Aunque parece un gesto simple, esta práctica tiene varias funciones útiles que ayudan a mantener la higiene y mejorar la experiencia en la cocina.
Un truco simple con múltiples beneficios
La sal no solo sirve para sazonar alimentos. También actúa como un excelente aliado de limpieza gracias a sus propiedades abrasivas y desodorizantes.
En especial sobre tablas de madera, la sal ayuda a eliminar residuos, absorber grasa y reducir olores intensos dejados por ingredientes como ajo, cebolla, pescado o carne cruda.

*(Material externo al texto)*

## src/rnn_config.svh

```systemverilog
`ifndef RNN_CONFIG_SVH
`define RNN_CONFIG_SVH

// Q8.8 data path
`define RNN_DATA_W 16
`define RNN_FRAC 8

// Headroom for one neuron sum of RNN_HIDDEN+1 terms
`define RNN_ACC_W 24

`define RNN_HIDDEN 4

// Queue slots, one input credit per slot
`define RNN_IN_DEPTH 4

`define RNN_OUT_CREDITS 2

`endif

```

## src/rnn_types_pkg.sv

```systemverilog
`include "rnn_config.svh"

package rnn_types_pkg;

    typedef logic signed [`RNN_DATA_W-1:0] data_t;
    typedef logic signed [`RNN_ACC_W-1:0] acc_t;
    typedef logic signed [`RNN_DATA_W-1:0] coef_t;
    typedef logic [$clog2(`RNN_HIDDEN)-1:0] idx_t;

    typedef data_t [`RNN_HIDDEN-1:0] hidden_vec_t;

    typedef struct packed {
        data_t x;
        logic  clear;
    } step_cmd_t;

    typedef struct packed {
        data_t       y;
        hidden_vec_t h;
    } rnn_result_t;

    typedef enum logic [1:0] {
        EXEC_IDLE,
        EXEC_HIDDEN,
        EXEC_OUTPUT,
        EXEC_DONE
    } exec_state_t;

    localparam data_t DATA_MAX = 16'sh7FFF;
    localparam data_t DATA_MIN = 16'sh8000;

    // Floor of the Q8.8 product, kept at accumulator width
    function automatic acc_t fx_product(input data_t d, input coef_t c);
        logic signed [2*`RNN_DATA_W-1:0] p;
        p = d * c;
        return acc_t'(p >>> `RNN_FRAC);
    endfunction

    function automatic data_t fx_saturate(input acc_t a);
        if (a > acc_t'(DATA_MAX)) begin
            return DATA_MAX;
        end else if (a < acc_t'(DATA_MIN)) begin
            return DATA_MIN;
        end
        return data_t'(a);
    endfunction

endpackage

```

## src/rnn_weights_pkg.sv

```systemverilog
`include "rnn_config.svh"

package rnn_weights_pkg;

    import rnn_types_pkg::*;

    // Input to hidden, one per neuron
    // 1.75, -1.5, 0.75, 1.25
    localparam coef_t W_I2H [`RNN_HIDDEN] = '{
        16'sh01C0,
        -16'sh0180,
        16'sh00C0,
        16'sh0140
    };

    // Hidden to hidden, [i][j] feeds old h[i] into neuron j
    // Kept small so the state decays between large inputs
    localparam coef_t W_H2H [`RNN_HIDDEN][`RNN_HIDDEN] = '{
        '{  16'sh0040, -16'sh0020,  16'sh0060,  16'sh0010 },
        '{ -16'sh0030,  16'sh0040,  16'sh0020, -16'sh0050 },
        '{  16'sh0020,  16'sh0050, -16'sh0040,  16'sh0030 },
        '{ -16'sh0010,  16'sh0020,  16'sh0030, -16'sh0040 }
    };

    // Hidden to output
    // 1.5, -1.25, 1.75, -0.5
    localparam coef_t W_H2O [`RNN_HIDDEN] = '{
        16'sh0180,
        -16'sh0140,
        16'sh01C0,
        -16'sh0080
    };

endpackage

```

## src/rnn_decode.sv

```systemverilog
`timescale 1ns/1ns
`include "rnn_config.svh"

module rnn_decode (
    input  logic                     i_clk,
    input  logic                     i_rst,
    input  logic                     i_sample_valid,
    input  rnn_types_pkg::step_cmd_t i_sample,
    output logic                     o_sample_credit,
    input  logic                     i_ready,
    output logic                     o_start,
    output rnn_types_pkg::step_cmd_t o_step
);

    import rnn_types_pkg::*;

    localparam int PTR_W = $clog2(`RNN_IN_DEPTH);
    localparam int CNT_W = $clog2(`RNN_IN_DEPTH + 1);
    localparam logic [PTR_W-1:0] PTR_LAST = PTR_W'(`RNN_IN_DEPTH - 1);

    step_cmd_t        queue [`RNN_IN_DEPTH];
    logic [PTR_W-1:0] wr_ptr;
    logic [PTR_W-1:0] rd_ptr;
    logic [CNT_W-1:0] count;
    logic             push;
    logic             pop;

    // Upstream only sends while it holds a credit, so a push never finds the queue full
    assign push = i_sample_valid;
    assign pop  = o_start && i_ready;

    assign o_start         = (count != '0);
    assign o_step          = queue[rd_ptr];
    assign o_sample_credit = pop;

    always_ff @(posedge i_clk) begin
        if (push) begin
            queue[wr_ptr] <= i_sample;
        end
    end

    always_ff @(posedge i_clk) begin
        if (i_rst) begin
            wr_ptr <= '0;
            rd_ptr <= '0;
            count  <= '0;
        end else begin
            if (push) begin
                wr_ptr <= (wr_ptr == PTR_LAST) ? '0 : wr_ptr + 1'b1;
            end
            if (pop) begin
                rd_ptr <= (rd_ptr == PTR_LAST) ? '0 : rd_ptr + 1'b1;
            end
            case ({push, pop})
                2'b10: count <= count + CNT_W'(1);
                2'b01: count <= count - CNT_W'(1);
                default: count <= count;
            endcase
        end
    end

endmodule

```

## src/rnn_execute.sv

```systemverilog
`timescale 1ns/1ns
`include "rnn_config.svh"

module rnn_execute (
    input  logic                       i_clk,
    input  logic                       i_rst,
    input  logic                       i_start,
    input  rnn_types_pkg::step_cmd_t   i_step,
    output logic                       o_ready,
    output logic                       o_done,
    output rnn_types_pkg::rnn_result_t o_result,
    input  logic                       i_slot_free
);

    import rnn_types_pkg::*;
    import rnn_weights_pkg::*;

    localparam idx_t LAST = idx_t'(`RNN_HIDDEN - 1);

    exec_state_t state;
    hidden_vec_t h_state;
    hidden_vec_t h_new;
    data_t       x_q;
    data_t       y_q;
    acc_t        acc;
    acc_t        h2h_sum;
    acc_t        h2o_sum;
    idx_t        neuron;
    idx_t        term;
    logic        i2h_phase;
    logic        take;

    assign o_ready  = (state == EXEC_IDLE);
    assign take     = i_start && o_ready;
    assign o_done   = (state == EXEC_DONE) && i_slot_free;
    assign o_result = '{y: y_q, h: h_state};

    // Single MAC, the operand pair is picked by the counters
    assign h2h_sum = acc + fx_product(h_state[term], W_H2H[term][neuron]);
    assign h2o_sum = acc + fx_product(h_new[term], W_H2O[term]);

    always_ff @(posedge i_clk) begin
        if (i_rst) begin
            state     <= EXEC_IDLE;
            neuron    <= '0;
            term      <= '0;
            i2h_phase <= 1'b0;
            h_state   <= '0;
        end else begin
            case (state)
                EXEC_IDLE: begin
                    if (take) begin
                        state     <= EXEC_HIDDEN;
                        neuron    <= '0;
                        term      <= '0;
                        i2h_phase <= 1'b0;
                        if (i_step.clear) begin
                            h_state <= '0;
                        end
                    end
                end
                EXEC_HIDDEN: begin
                    if (i2h_phase) begin
                        i2h_phase <= 1'b0;
                    end else begin
                        term <= (term == LAST) ? '0 : term + 1'b1;
                        if (term == LAST) begin
                            i2h_phase <= 1'b1;
                            neuron    <= (neuron == LAST) ? '0 : neuron + 1'b1;
                            if (neuron == LAST) begin
                                state     <= EXEC_OUTPUT;
                                i2h_phase <= 1'b0;
                            end
                        end
                    end
                end
                EXEC_OUTPUT: begin
                    term <= (term == LAST) ? '0 : term + 1'b1;
                    if (term == LAST) begin
                        state   <= EXEC_DONE;
                        h_state <= h_new;
                    end
                end
                EXEC_DONE: begin
                    if (i_slot_free) begin
                        state <= EXEC_IDLE;
                    end
                end
                default: state <= EXEC_IDLE;
            endcase
        end
    end

    // Neuron 0 loads its input term in the transfer cycle itself
    always_ff @(posedge i_clk) begin
        case (state)
            EXEC_IDLE: begin
                if (take) begin
                    x_q <= i_step.x;
                    acc <= fx_product(i_step.x, W_I2H[0]);
                end
            end
            EXEC_HIDDEN: begin
                if (i2h_phase) begin
                    acc <= fx_product(x_q, W_I2H[neuron]);
                end else if (term == LAST) begin
                    h_new[neuron] <= fx_saturate(h2h_sum);
                    // Last neuron hands over a clean accumulator to the output sum
                    acc <= (neuron == LAST) ? '0 : h2h_sum;
                end else begin
                    acc <= h2h_sum;
                end
            end
            EXEC_OUTPUT: begin
                acc <= h2o_sum;
                if (term == LAST) begin
                    y_q <= fx_saturate(h2o_sum);
                end
            end
            default: begin
            end
        endcase
    end

endmodule

```

## src/rnn_result.sv

```systemverilog
`timescale 1ns/1ns
`include "rnn_config.svh"

module rnn_result (
    input  logic                       i_clk,
    input  logic                       i_rst,
    input  logic                       i_done,
    input  rnn_types_pkg::rnn_result_t i_result,
    output logic                       o_slot_free,
    output logic                       o_result_valid,
    output rnn_types_pkg::rnn_result_t o_result,
    input  logic                       i_result_credit
);

    import rnn_types_pkg::*;

    localparam int CRED_W = $clog2(`RNN_OUT_CREDITS + 1);

    rnn_result_t       hold;
    logic              full;
    logic [CRED_W-1:0] credits;
    logic              spend;

    assign o_slot_free    = !full;
    assign spend          = full && (credits != '0);
    assign o_result_valid = spend;
    assign o_result       = hold;

    always_ff @(posedge i_clk) begin
        if (i_done) begin
            hold <= i_result;
        end
    end

    always_ff @(posedge i_clk) begin
        if (i_rst) begin
            full    <= 1'b0;
            credits <= CRED_W'(`RNN_OUT_CREDITS);
        end else begin
            // Execute only raises done while the slot is free
            if (i_done) begin
                full <= 1'b1;
            end else if (spend) begin
                full <= 1'b0;
            end
            case ({spend, i_result_credit})
                2'b10: credits <= credits - CRED_W'(1);
                2'b01: credits <= credits + CRED_W'(1);
                default: credits <= credits;
            endcase
        end
    end

endmodule

```

## src/rnn_cell_top.sv

```systemverilog
`timescale 1ns/1ns

module rnn_cell_top (
    input  logic                       i_clk,
    input  logic                       i_rst,
    input  logic                       i_sample_valid,
    input  rnn_types_pkg::step_cmd_t   i_sample,
    output logic                       o_sample_credit,
    output logic                       o_result_valid,
    output rnn_types_pkg::rnn_result_t o_result,
    input  logic                       i_result_credit
);

    import rnn_types_pkg::*;

    step_cmd_t   step;
    logic        start;
    logic        ready;
    logic        done;
    logic        slot_free;
    rnn_result_t exec_result;

    rnn_decode decode_inst (
        .i_clk           (i_clk),
        .i_rst           (i_rst),
        .i_sample_valid  (i_sample_valid),
        .i_sample        (i_sample),
        .o_sample_credit (o_sample_credit),
        .i_ready         (ready),
        .o_start         (start),
        .o_step          (step)
    );

    rnn_execute execute_inst (
        .i_clk       (i_clk),
        .i_rst       (i_rst),
        .i_start     (start),
        .i_step      (step),
        .o_ready     (ready),
        .o_done      (done),
        .o_result    (exec_result),
        .i_slot_free (slot_free)
    );

    rnn_result result_inst (
        .i_clk           (i_clk),
        .i_rst           (i_rst),
        .i_done          (done),
        .i_result        (exec_result),
        .o_slot_free     (slot_free),
        .o_result_valid  (o_result_valid),
        .o_result        (o_result),
        .i_result_credit (i_result_credit)
    );

endmodule

```

## config.mk

```make
export PLATFORM = sky130hd
export DESIGN_NAME = rnn_cell_top
export DESIGN_NICKNAME = d
export VERILOG_FILES = /design/src/rnn_types_pkg.sv /design/src/rnn_weights_pkg.sv /design/src/rnn_decode.sv /design/src/rnn_execute.sv /design/src/rnn_result.sv /design/src/rnn_cell_top.sv
export VERILOG_INCLUDE_DIRS = /design/src
export SDC_FILE = /design/constraint.sdc
export NUM_CORES = 2
export LEC_CHECK = 0
export BUFFER_PORTS_ARGS = -buffer_cell sky130_fd_sc_hd__buf_2
export CORE_MARGIN = 2
export CORE_UTILIZATION = 35
export CTS_CLUSTER_DIAMETER = 60
export DETAILED_ROUTE_END_ITERATION = 8
export PLACE_DENSITY = 0.61
export RECOVER_POWER = 50
export SETUP_SLACK_MARGIN = 0.1
export SYNTH_ARGS = -nofsm -noshare
export SYNTH_HDL_FRONTEND = slang
export SYNTH_HIERARCHICAL = 1
export SYNTH_SLANG_ARGS = --single-unit
```

## constraint.sdc

```tcl
create_clock -name i_clk -period 9.35 [get_ports i_clk]
set_input_delay 0 -clock i_clk [delete_from_list [all_inputs] [get_ports i_clk]]
set_output_delay 0 -clock i_clk [all_outputs]
set_load 0.03 [all_outputs]
```

Word-level counts from Yosys, hierarchy flattened
Memories as Yosys holds them, arrays and structs flattened. A register that Yosys moved wholly into a read port is not among the register bits.
Index checks and enable logic that the tools add are counted.
{ "totals": {"register_bits": 281, "ram_bits": 68, "memories": 1} }
{ "classes": {"addsub": 10, "multipliers": 4, "n_lt_le_gt_ge": 9, "n_eq_ne": 18, "n_mux": 76, "bitwise_logic": 3, "n_reduce_logical": 23} }
{ "mem_list": {"columns": ["name", "words", "word_bits", "read_ports", "rd_clocked_by_memory_dff", "wr", "line", "source"], "rows": [
  ["decode_inst.queue", 4, 17, 1, 1, 1, "rnn_decode.sv:21", "step_cmd_t queue [`RNN_IN_DEPTH];"]
]} }
{ "op_table": {"columns": ["operator", "count"], "rows": [
  ["$mux 64", 5],
  ["$mux 16", 18],
  ["$bmux 16 s2", 5],
  ["$bmux 64 s2", 1],
  ["$pmux 64 s2", 1],
  ["$mul 16x16->32", 3],
  ["$mux 24", 4],
  ["$pmux 24 s3", 1],
  ["$bwmux 64", 1],
  ["$add 24x24->24", 2],
  ["$gt 24x16->1 const B", 2],
  ["$lt 24x16->1 const B", 2],
  ["$demux 16 s2", 1],
  ["$mux 2", 16],
  ["$mul 16x4->20 const B", 1],
  ["$mux 1", 17],
  ["$eq 2x2->1 const B", 8],
  ["$reduce_bool 2->1", 6],
  ["$add 2x1->2 const B", 5],
  ["$ne 2x2->1 const B", 4],
  ["$pmux 2 s2", 2],
  ["$pmux 2 s4", 1],
  ["$reduce_and 2->1", 4],
  ["$reduce_and 4->1", 2],
  ["other kinds (19)", 31]
]} }

Longest topological paths before layout
{ "depth": {"word_depth": 20, "mapped_depth": 46, "depth_no_buf": 41} }

Modules after synthesis
Netlist, hierarchy kept.
{ "modules_own_cells": {"columns": ["module", "instances", "cells_per_inst", "area_each_um2"], "rows": [
  ["rnn_execute", 1, 2933, 28304.6],
  ["rnn_decode", 1, 137, 2946.6],
  ["rnn_result", 1, 96, 2539.9]
]} }

Worst setup path before layout
No wires, ideal clock.
{ "synth_timing": {"path_type": "flip-flop to flip-flop", "start": "reg execute_inst.term[0]", "end": "reg execute_inst/h_new[10] (netlist name), data pin", "t_arrival_ps": 10095, "slack_ps": -1037, "path_stages_with_launch": 43, "n_path_buf": 7, "period_less_slack_ps": 10387, "path_cell_list": "dfxtp_1 > clkbuf_1 > buf_1 > clkinv_1 > clkbuf_1 > ha_1 > o22a_1 > o21ai_1 > inv_1 > clkbuf_1 > clkbuf_1 > and2_1 > fa_1 > inv_1 > fa_1 > inv_1 > fa_1 > fa_1 > [... 7 more ...] > a31o_2 > a21oi_1 > nor2_1 > nor2_1 > xnor2_1 > ha_1 > clkbuf_1 > and4_1 > nor2_1 > o21ai_0 > a31o_2 > a211o_1 > a21oi_1 > xor2_1 > nand3_1 > o31ai_2 > clkbuf_1 > o21ai_0"} }
{ "synth_between": {"elab_chain_len": 20} }
{ "synth_lines": {"columns": ["element", "line", "source"], "rows": [
  ["start: declaration", "rnn_execute.sv:29", "idx_t term;"],
  ["start signal: assignment", "rnn_execute.sv:66", "term <= (term == LAST) ? '0 : term + 1'b1;"],
  ["start signal: assignment", "rnn_execute.sv:78", "term <= (term == LAST) ? '0 : term + 1'b1;"],
  ["$not 2->3 (implied by the code)", "rnn_execute.sv:39", "assign h2h_sum = acc + fx_product(h_state[term], W_H2H[term][neuron]);"],
  ["$bmux 64 s2", "rnn_execute.sv:39", null],
  ["$mux 64 (implied by the code) (2 in a row)", "rnn_execute.sv:39", null],
  ["$bmux 16 s2", "rnn_execute.sv:39", null],
  ["$mux 16 (implied by the code) (2 in a row)", "rnn_execute.sv:39", null],
  ["$mul 16x16->32 *", "rnn_types_pkg.sv:35", "p = d * c;"],
  ["$add 24x24->24 *", "rnn_execute.sv:39", null],
  ["$lt 24x16->1", "rnn_types_pkg.sv:42", "end else if (a < acc_t'(DATA_MIN)) begin"],
  ["[... 2 more ...]", null, null],
  ["$mux 1", "rnn_execute.sv:106", "end else if (term == LAST) begin"],
  ["$mux 1", "rnn_execute.sv:104", "if (i2h_phase) begin"],
  ["$mux 1", "rnn_execute.sv:96", "case (state)"],
  ["$mux 16 *", "rnn_types_pkg.sv:45", "return data_t'(a);"],
  ["$mux 16 *", "rnn_execute.sv:106", null],
  ["$mux 16 *", "rnn_execute.sv:104", null],
  ["$mux 16 *", "rnn_execute.sv:96", null],
  ["$bwmux 64 *", "rnn_execute.sv:107", "h_new[neuron] <= fx_saturate(h2h_sum);"],
  ["end signal: indexed assignment", "rnn_execute.sv:107", null],
  ["end: declaration", "rnn_execute.sv:22", "hidden_vec_t h_new;"]
]} }
Every way passes the cells marked *; elsewhere a longest branch is shown, timed or not. The select of a mux whose other input is x is not followed.
A chain may end at the register's enable or synchronous reset.

Worst setup path after layout
{ "layout_timing": {"start": "reg execute_inst.term[1]", "end": "reg execute_inst/h_new[25] (netlist name), data pin"} }
The elaborated chain is that of the path after synthesis.

==> out/qor.txt <==
Max_cap viols -> 2
F_max -> 112 MHz
Max stage delay cell, worst path -> mux4_2
Violated checks -> max-capacitance violations, max-slew violations
Share of cells above drive strength 1 -> 9.32%
Ant. Diodes -> 0
P&R area growth vs syn -> 13.8%
Crit path kind -> reg -> reg
CTS clk-pin slew, worst paths -> 60 ps
Io pins -> 103
Peak per-stage delay on the critical path -> 600 ps
Avg WL per Cell -> 18.6 um
TritonCTS clock tree -> yes
Synthesized net count -> 3,947
Global-route wire length before repair -> 135,000 um
Count leader, synth -> inv_1
Synth Warn # -> 6
H-tree depth -> 2
Post-synthesis async set-or-reset flop share -> 0%
Post-route minimum period -> 8900 ps
Count of state elements after synthesis -> 351
Critical Path End Type -> flip-flop
Setup violators final -> 0
Initial antenna violation count -> 0
TritonCTS sink count -> 351
Dominant cell type by area after synthesis -> fa_1
HPWL after DPL -> 70,200 um
Core Area -> 0.0953 mm2
Antenna Nets Post-Route -> 0
Mapped cell area -> 0.0338 mm2
Vias in the first global route -> 23,610
DR iter-0 viols -> 1,797
Fin. Hold Viols -> 0
Vias -> 23,303
CP delay by family, top -> adder cells
# rows -> 113
Synth cell count leaders -> inv_1, fa_1, ha_1
Detailed Route WL -> 86,400 um
Top FF cell, synth -> edfxtp_1
Post-DR vias/cell -> 5.00
Setup_tns -> 0 ps
GRT Overall Usage -> 17.7%
Buf/Inv on CP -> 8
Clk buf depth -> 3
Worst slew pin tran -> 2090 ps
Unrepaired setup endpoints after global routing -> no
Die width -> 315 um
CTS buffer count -> 42
Largest fanout on the critical path -> 7
Status -> finished, violations left
HP Class -> in -> reg
Seq/Total Area, Yosys -> 28.7%
Die area -> 0.0990 mm2
Clock skew -> 25.4 ps
Starting Density -> 35.5%
Crit path DAT -> 9190 ps
Slew Limit Fails -> 44
Nets -> 4,141
Synthesized area per cell -> 10.7 um2
CP Launch Type -> flip-flop
Synth top area share -> 24.4%
Gr ovfl total -> 0
Post-route cell area -> 0.0385 mm2
Root Driver -> clkbuf_16
Cell mode on critical path -> ha_1
WP data required -> 9630 ps
Post-DP Area -> 0.0362 mm2
Synth top area cells -> fa_1, edfxtp_1, ha_1
DRC Markers -> 0
Normalized max-slew margin -> -39.7%
Synth cell types -> 81
Buffers on Ports -> 102
Skew-Pair Late Insertion Delay -> 580 ps
Final GP Congestion -> 0.903
Post-Syn Instances -> 3,166
Die Y -> 315 um
Number of flops mapped to enable cells by yosys -> 268
Largest net degree at the start of global routing -> 82
Final worst path period share -> 95.2%
Initial DRT Pass Iterations -> 6
stage by stage:
step / utilization [%] / instances / worst slack (ps) / hold WS [ps]
floorplan: - / 3166 / 105 / 69.1
global placement: 38.0 / 4518 / 144 / 216
detailed placement: 38.0 / 4518 / -17.3 / 220
CTS: 39.8 / 4620 / 108 / 95.4
global route: 40.4 / 4657 / 90.6 / 129
finish: 40.4 / 4657 / 447 / 81.9
final timing paths:
kind / from / endpoint / slack, ps / depth (start not counted)
worst max-delay path: execute_inst/term[1] / execute_inst/h_new[25] / 450 / 40
worst min-delay path: i_rst / decode_inst/wr_ptr[1] / 80 / 3
worst min register to register: execute_inst/y_q[3] / result_inst/o_result[67] / 440 / 0
worst max register to register: execute_inst/term[1] / execute_inst/h_new[25] / 450 / 40
cells by family after synthesis:
group,share of synthesized area (%)
flip-flops,28.7
XOR/XNOR,3.70
buffers and inverters,7.56
adder cells (fa/ha/maj),37.3
multiplexers,3.61
AO/OA/AOI/OAI,9.36
AND/OR/NAND/NOR,9.74
worst reg2reg max path, delay by kind of cell (launching register included):
family          cells  cell delay, ps
buf+inv             8             790
xor+xnor            2             350
simple gates        5             690
flops               1             390
compound gates     14            2420
mux                 1             600
fa+ha+maj          10            3360
sequential cells by signal (all words and copies together) (netlist names), named ones only:
name and cells:
result_inst/o_result 80, decode_inst/queue 68, execute_inst/h_new 64, execute_inst/o_result 64
execute_inst/acc 24, execute_inst/x_q 16, execute_inst/y_q 16, decode_inst/count 3
decode_inst/rd_ptr 2, decode_inst/wr_ptr 2, execute_inst/neuron 2, execute_inst/state 2
execute_inst/term 2, result_inst/credits 2, execute_inst/i2h_phase 1, result_inst/full 1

Al frotarse sobre la superficie, funciona como un exfoliante natural que limpia sin dañar excesivamente el material.
Cómo utilizan este método los chefs
El procedimiento es rápido. Después de usar la tabla, muchos cocineros esparcen una capa de sal gruesa o sal marina sobre la superficie. Luego, con medio limón o un paño húmedo, frotan la tabla realizando movimientos circulares.
La combinación entre la acidez del limón y la textura de la sal ayuda a desinfectar, remover manchas y neutralizar olores persistentes. El resultado es una superficie más limpia, fresca y lista para volver a utilizarse.
¿Por qué funciona tan bien en tablas de madera?
Las tablas de madera poseen pequeños poros que pueden absorber líquidos, grasa y restos de alimentos con el paso del tiempo.
Esto facilita la acumulación de olores y bacterias si no se realiza una limpieza adecuada. La sal ayuda a remover estas partículas atrapadas sin deteriorar demasiado la madera, a diferencia de algunos productos químicos agresivos.
Además, este método puede mejorar ligeramente la adherencia de la superficie al cortar ciertos alimentos húmedos, ofreciendo mayor estabilidad durante la preparación.
Uno de los motivos por los que este truco sigue siendo popular es su practicidad. La sal es barata, fácil de conseguir y no deja residuos químicos que puedan entrar en contacto con los alimentos. Por eso, muchos chefs prefieren este método para el mantenimiento diario de sus utensilios de cocina.